CKM Beyond Channel Gain: Spatial Correlation Map Construction with Deep Learning
This addresses a fundamental problem in environment-aware wireless communication and sensing for CKM-enabled networks, representing an incremental advance over prior work focused on simpler channel gain maps.
The paper tackles constructing high-dimensional channel spatial correlation maps (SCMs) for multi-antenna systems by decomposing them into lower-dimensional maps and proposing a deep learning model, E-SRResNet, which achieves a cosine similarity exceeding 0.8 with ground truth in most regions.
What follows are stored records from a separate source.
This design comes from an exercise in tuning for small area, a short achievable clock period and few clock cycles per item on the open sky130 flow, not from production work.
RTL that was checked went through simulation tests only; none was proved equivalent to the original.
The clock port is modelled as an ideal driver; clocking choices that lean on that would not hold on a real chip.
Power figures rest on the tool's default switching activity, not on a simulated workload.

==> flow/design.v <==
package pcf_pkg;
  localparam int TABLE_ENTRIES_DEF = 32;
  localparam int CMD_W  = 1;
  localparam int IDX_IN_W = 5;
  localparam int KEY_W  = 8;
  localparam int HOLD_W = 16;
  localparam int TIME_W = 48;
  localparam int CFG_W  = 6;
  localparam int IDX_EXT_W = 9;
  localparam int NEED_W = 26;
  localparam logic [NEED_W-1:0] US_PER_MS = NEED_W'(1000);
  localparam logic [CMD_W-1:0] CMD_LOAD  = 1'b0;
  localparam logic [CMD_W-1:0] CMD_PRESS = 1'b1;
  typedef struct packed {
    logic [HOLD_W-1:0] hold;
    logic [TIME_W-1:0] stamp;
  } pcf_record_t;
  localparam int REC_W = HOLD_W + TIME_W;
  typedef struct packed {
    logic done;
    logic pass;
  } pcf_verdict_t;
endpackage
From an optimization exercise on the open Yosys and OpenROAD flow, aimed at small area, a short achievable clock period and few clock cycles per item; shortcuts taken in it are not production practice.
The RTL was checked by simulation tests, not by an equivalence proof against the original design.
Power is estimated from default activity; no workload was simulated.

==> flow/design.v <==
module alu_mc #(
  parameter int unsigned WIDTH = 32
) (
  input  logic             cpu_clk,
  input  logic             cpu_rst,
  input  logic             in_valid,
  output logic             in_ready,
  input  logic [4:0]       alu_op,
  input  logic [WIDTH-1:0] A,
  input  logic [WIDTH-1:0] B,
  input  logic             flush,
  output logic             out_valid,
  input  logic             out_ready,
  output logic [WIDTH-1:0] res,
  output logic             zero,
  output logic             less
);
  localparam int unsigned SHW = $clog2(WIDTH);
  localparam int unsigned CW  = SHW + 1;
  localparam int unsigned DW  = 2 * WIDTH;
  localparam logic [4:0] OP_ADD    = 5'd0;
  localparam logic [4:0] OP_SUB    = 5'd1;
  localparam logic [4:0] OP_AND    = 5'd2;
  localparam logic [4:0] OP_OR     = 5'd3;
  localparam logic [4:0] OP_XOR    = 5'd4;
  localparam logic [4:0] OP_SLL    = 5'd5;
  localparam logic [4:0] OP_SRL    = 5'd6;
  localparam logic [4:0] OP_SRA    = 5'd7;
  localparam logic [4:0] OP_SLT    = 5'd8;
  localparam logic [4:0] OP_SLTU   = 5'd9;
  localparam logic [4:0] OP_MUL    = 5'd10;
  localparam logic [4:0] OP_MULH   = 5'd11;
  localparam logic [4:0] OP_MULHSU = 5'd12;
  localparam logic [4:0] OP_MULHU  = 5'd13;
  localparam logic [4:0] OP_DIV    = 5'd14;
  localparam logic [4:0] OP_DIVU   = 5'd15;
  localparam logic [4:0] OP_REM    = 5'd16;
  localparam logic [4:0] OP_REMU   = 5'd17;
  typedef enum logic [1:0] {IDLE, BUSY, DONE} state_t;
  state_t           state, state_nxt;
  logic             accept_c, is_long_c, last_c;
  logic             a_neg_c, b_neg_c;
  logic [WIDTH-1:0] a_mag_c, b_mag_c, quick_res_c;
  logic [4:0]       op_q;
  logic [WIDTH-1:0] a_q, b_q, hi_q, lo_q, mc_q;
  logic             a_neg_q, b_neg_q;
  logic [CW-1:0]    cnt_q;
  logic [WIDTH:0]   sum_c, shl_c, diff_c;
  logic [WIDTH-1:0] hi_n_c, lo_n_c, q_c, r_c, long_res_c;
  logic [DW-1:0]    prod_c;
  function automatic logic slt_f(input logic [WIDTH-1:0] a, input logic [WIDTH-1:0] b);
    logic [WIDTH:0] d;
    d = {a[WIDTH-1], a} + {~b[WIDTH-1], ~b} + {{WIDTH{1'b0}}, 1'b1};
    slt_f = d[WIDTH];
  endfunction
  assign in_ready  = (state == IDLE);
  assign out_valid = (state == DONE);
  assign is_long_c = (alu_op >= OP_MUL) && (alu_op <= OP_REMU);
  assign last_c    = (cnt_q == CW'(WIDTH - 1));
  always_ff @(posedge cpu_clk) begin
    if (cpu_rst) state <= IDLE;
    else         state <= state_nxt;
  end
  always_comb begin
    state_nxt = state;
    accept_c  = 1'b0;
    case (state)
      IDLE: if (in_valid && !flush) begin
        accept_c  = 1'b1;
        state_nxt = is_long_c ? BUSY : DONE;
      end
      BUSY: if (last_c) state_nxt = DONE;
      DONE: if (out_ready) state_nxt = IDLE;
      default: state_nxt = IDLE;
    endcase
    if (flush) state_nxt = IDLE;
  end
  always_comb begin
    a_neg_c = A[WIDTH-1] && (alu_op == OP_MULH || alu_op == OP_MULHSU ||
                             alu_op == OP_DIV  || alu_op == OP_REM);
    b_neg_c = B[WIDTH-1] && (alu_op == OP_MULH || alu_op == OP_DIV || alu_op == OP_REM);
    a_mag_c = a_neg_c ? (~A + WIDTH'(1)) : A;
    b_mag_c = b_neg_c ? (~B + WIDTH'(1)) : B;
  end
  always_comb begin
    quick_res_c = '0;
    case (alu_op)
      OP_ADD:  quick_res_c = A + B;
      OP_SUB:  quick_res_c = A + ~B + WIDTH'(1);
      OP_AND:  quick_res_c = A & B;
      OP_OR:   quick_res_c = A | B;
      OP_XOR:  quick_res_c = A ^ B;
      OP_SLL:  quick_res_c = A << B[SHW-1:0];
      OP_SRL:  quick_res_c = A >> B[SHW-1:0];
      OP_SRA:  quick_res_c = WIDTH'($signed(A) >>> B[SHW-1:0]);
      OP_SLT:  quick_res_c = WIDTH'(slt_f(A, B));
      OP_SLTU: quick_res_c = WIDTH'(A < B);
      default: quick_res_c = '0;
    endcase
  end
  always_comb begin
    sum_c  = {1'b0, hi_q} + (lo_q[0] ? {1'b0, mc_q} : '0);
    shl_c  = {hi_q, lo_q[WIDTH-1]};
    diff_c = shl_c - {1'b0, mc_q};
    if (op_q >= OP_DIV) begin
      hi_n_c = diff_c[WIDTH] ? shl_c[WIDTH-1:0] : diff_c[WIDTH-1:0];
      lo_n_c = {lo_q[WIDTH-2:0], ~diff_c[WIDTH]};
    end else begin
      hi_n_c = sum_c[WIDTH:1];
      lo_n_c = {sum_c[0], lo_q[WIDTH-1:1]};
    end
    prod_c = {hi_n_c, lo_n_c};
    if (a_neg_q ^ b_neg_q) prod_c = ~prod_c + DW'(1);
    q_c = (a_neg_q ^ b_neg_q) ? (~lo_n_c + WIDTH'(1)) : lo_n_c;
    r_c = a_neg_q ? (~hi_n_c + WIDTH'(1)) : hi_n_c;
    long_res_c = '0;
    case (op_q)
      OP_MUL:                      long_res_c = prod_c[WIDTH-1:0];
      OP_MULH, OP_MULHSU, OP_MULHU: long_res_c = prod_c[DW-1:WIDTH];
      OP_DIV, OP_DIVU:             long_res_c = (b_q == '0) ? '1 : q_c;
      OP_REM, OP_REMU:             long_res_c = (b_q == '0) ? a_q : r_c;
      default:                     long_res_c = '0;
    endcase
  end
  always_ff @(posedge cpu_clk) begin
    if (cpu_rst) begin
      op_q    <= '0;
      a_q     <= '0;
      b_q     <= '0;
      hi_q    <= '0;
      lo_q    <= '0;
      mc_q    <= '0;
      a_neg_q <= 1'b0;
      b_neg_q <= 1'b0;
      cnt_q   <= '0;
      res     <= '0;
      zero    <= 1'b1;
      less    <= 1'b0;
    end else if (accept_c) begin
      op_q    <= alu_op;
      a_q     <= A;
      b_q     <= B;
      a_neg_q <= a_neg_c;
      b_neg_q <= b_neg_c;
      cnt_q   <= '0;
      hi_q    <= '0;
      if (alu_op >= OP_DIV) begin
        lo_q <= a_mag_c;
        mc_q <= b_mag_c;
      end else begin
        lo_q <= b_mag_c;
        mc_q <= a_mag_c;
      end
      if (!is_long_c) begin
        res  <= quick_res_c;
        zero <= (quick_res_c == '0);
        less <= slt_f(A, B);
      end
    end else if (state == BUSY && !flush) begin
      hi_q  <= hi_n_c;
      lo_q  <= lo_n_c;
      cnt_q <= cnt_q + CW'(1);
      if (last_c) begin
        res  <= long_res_c;
        zero <= (long_res_c == '0);
        less <= slt_f(a_q, b_q);
      end
    end
  end
endmodule
Background: an optimization exercise with open tools, aiming at small area, a short achievable clock period and few clock cycles per item. Do not read the settings as production practice.
RTL that was checked went through simulation tests only; none was proved equivalent to the original.
Power figures rest on the tool's default switching activity, not on a simulated workload.

==> module huffTreeTop, before the edit <==
module huffTreeTop
(
    input  logic          Clk_in,
    input  logic          n_Rst,
    input  logic          Req,
    output logic          Ack,
    input  logic [89:0]   LeafWeights,
    output logic [119:0]  TreeTable,
    output logic [4:0]    RootRight,
    output logic [4:0]    RootLeft
);
    logic       busy;
    logic [3:0] step;               
    logic [7:0] lw [10];            
    logic [9:0] open;               
    logic [7:0] q [5];              
    logic [2:0] qn;                 
    logic [2:0] qb;                 
    logic [9:0] res [8];
    logic [4:0] rootR;
    logic [4:0] rootL;
    function automatic logic le8(input logic [7:0] a, input logic [7:0] b);
        logic c;
        c = 1'b1;
        for (int k = 0; k < 8; k++)
        begin
            c = (~a[k] & b[k]) | (~a[k] & c) | (b[k] & c);
        end
        le8 = c;
    endfunction
    logic [99:0] befN;
    logic [99:0] bef;
    always_comb
    begin
        for (int i = 0; i < 10; i++)
        begin
            for (int j = 0; j < 10; j++)
            begin
                if (i == j)
                begin
                    befN[10*i+j] = 1'b1;
                end
                else if (i < j)
                begin
                    befN[10*i+j] = le8(LeafWeights[9*i +: 8], LeafWeights[9*j +: 8]);
                end
                else
                begin
                    befN[10*i+j] = ~le8(LeafWeights[9*j +: 8], LeafWeights[9*i +: 8]);
                end
            end
        end
    end
    logic [44:0] befR;
    always_comb
    begin
        int n;
        n = 0;
        for (int i = 0; i < 10; i++)
        begin
            for (int j = 0; j < 10; j++)
            begin
                if (i == j)
                begin
                    bef[10*i+j] = 1'b1;
                end
                else if (i < j)
                begin
                    bef[10*i+j] = befR[n];
                    n = n + 1;
                end
            end
        end
        for (int i = 0; i < 10; i++)
        begin
            for (int j = 0; j < i; j++)
            begin
                bef[10*i+j] = ~bef[10*j+i];
            end
        end
    end
    function automatic logic [9:0] headOf(input logic [9:0] r, input logic [99:0] bm);
        logic [9:0] h;
        for (int i = 0; i < 10; i++)
        begin
            h[i] = r[i] & (&(~r | bm[10*i +: 10]));
        end
        headOf = h;
    endfunction
    logic [9:0] h0;
    logic [9:0] h1;
    logic [9:0] open1;
    assign h0    = headOf(open, bef);
    assign open1 = open & ~h0;
    assign h1    = headOf(open1, bef);
    logic [7:0] L0;
    logic [7:0] L1;
    logic [3:0] I0;
    logic [3:0] I1;
    always_comb
    begin
        L0 = '0;
        L1 = '0;
        I0 = '0;
        I1 = '0;
        for (int i = 0; i < 10; i++)
        begin
            L0 = L0 | ({8{h0[i]}} & lw[i]);
            L1 = L1 | ({8{h1[i]}} & lw[i]);
            I0 = I0 | ({4{h0[i]}} & 4'(i));
            I1 = I1 | ({4{h1[i]}} & 4'(i));
        end
    end
    logic hL0;
    logic hL1;
    logic hP0;
    logic hP1;
    logic [7:0] P0;
    logic [7:0] P1;
    assign hL0 = |open;
    assign hL1 = |open1;
    assign hP0 = (qn != 3'd0);
    assign hP1 = (qn > 3'd1);
    assign P0  = q[0];
    assign P1  = q[1];
    logic fL;                       
    logic sL;                       
    assign fL = hL0 & (~hP0 | le8(L0, P0));
    assign sL = fL ? (hL1 & (~hP0 | le8(L1, P0))) : (hL0 & (~hP1 | le8(L0, P1)));
    logic [7:0] sum;
    always_comb
    begin
        if (fL & sL)
        begin
            sum = L0 + L1;
        end
        else if (~fL & ~sL)
        begin
            sum = P0 + P1;
        end
        else
        begin
            sum = L0 + P0;
        end
    end
    logic [4:0] firstIdx;
    logic [4:0] secondIdx;
    assign firstIdx  = fL ? {1'b0, I0} : (5'd10 + 5'(qb));
    assign secondIdx = (fL & sL) ? {1'b0, I1} :
                       (~fL & ~sL) ? (5'd11 + 5'(qb)) :
                       fL ? (5'd10 + 5'(qb)) : {1'b0, I0};
    logic [9:0] used;
    assign used = ((fL | sL) ? h0 : 10'd0) | ((fL & sL) ? h1 : 10'd0);
    logic [1:0] pop;
    assign pop = 2'(!fL) + 2'(!sL);
    logic start;
    assign start = Req & ~busy & ~Ack;
    always_ff @(posedge Clk_in or negedge n_Rst)
    begin
        if (!n_Rst)
        begin
            busy <= 1'b0;
            Ack  <= 1'b0;
        end
        else
        begin
            if (start)
            begin
                busy <= 1'b1;
            end
            else if (busy && step == 4'd8)
            begin
                busy <= 1'b0;
                Ack  <= 1'b1;
            end
            else if (Ack && !Req)
            begin
                Ack <= 1'b0;
            end
        end
    end
    always_ff @(posedge Clk_in)
    begin
        if (!busy)
        begin
            for (int i = 0; i < 10; i++)
            begin
                lw[i] <= LeafWeights[9*i +: 8];
            end
            begin
                int n;
                n = 0;
                for (int i = 0; i < 10; i++)
                begin
                    for (int j = i + 1; j < 10; j++)
                    begin
                        befR[n] <= befN[10*i+j];
                        n = n + 1;
                    end
                end
            end
            open <= '1;
            qn   <= '0;
            qb   <= '0;
            step <= '0;
        end
        else
        begin
            open <= open & ~used;
            for (int m = 0; m < 5; m++)
            begin
                if (3'(m) == qn - 3'(pop))
                begin
                    q[m] <= sum;
                end
                else if (pop == 2'd1)
                begin
                    q[m] <= (m + 1 < 5) ? q[(m + 1) % 5] : 8'd0;
                end
                else if (pop == 2'd2)
                begin
                    q[m] <= (m + 2 < 5) ? q[(m + 2) % 5] : 8'd0;
                end
            end
            qn   <= qn - 3'(pop) + 3'd1;
            qb   <= qb + 3'(pop);
            step <= step + 4'd1;
            for (int k = 0; k < 8; k++)
            begin
                if (step == 4'(k))
                begin
                    res[k] <= {secondIdx, firstIdx};
                end
            end
            if (step == 4'd8)
            begin
                rootR <= firstIdx;
                rootL <= secondIdx;
            end
        end
    end
    always_comb
    begin
        for (int k = 0; k < 8; k++)
        begin
            TreeTable[15*k +: 15] = {5'(10 + k), res[k]};
        end
    end
    assign RootRight = rootR;
    assign RootLeft  = rootL;
endmodule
Channel knowledge map (CKM) is a promising technique to achieve environment-aware wireless communication and sensing. Constructing the complete CKM based on channel knowledge observations at sparse locations is a fundamental problem for CKM-enabled wireless networks. However, most existing works on CKM construction only consider the special type of CKM, i.e., the channel gain map (CGM), which only records the channel gain value for each location. In this paper, we consider the channel spatial correlation map (SCM) construction, which signifies the location-specific spatial correlation matrix for multi-antenna systems. Unlike CGM construction, constructing SCM poses significant challenges due to its extremely high-dimensional structure. To address this issue, we first decompose the high-dimensional SCM into lower-dimensional path gain map (PGM) and path angle map (PAM). Then we propose a deep learning model termed E-SRResNet for constructing high-quality SCM from sparse samples, which incorporates multi-head attention (MHA) mechanisms and multi-scale feature fusion (MSFF) to accurately model both local and global spatial relationships of channel parameters and complex nonlinear mappings. Furthermore, we preprocess the dataset to provide priors including line-of-sight (LoS) map, binary building map and base station (BS) map for the model to reconstruct SCM more accurately. Simulations conducted on the CKMImageNet dataset demonstrate that the proposed E-SRResNet achieves significant performance improvements over baseline methods. Moreover, the cosine similarity between the constructed SCM and the ground truth exceeds 0.8 in most regions, validating the effectiveness of the proposed construction method.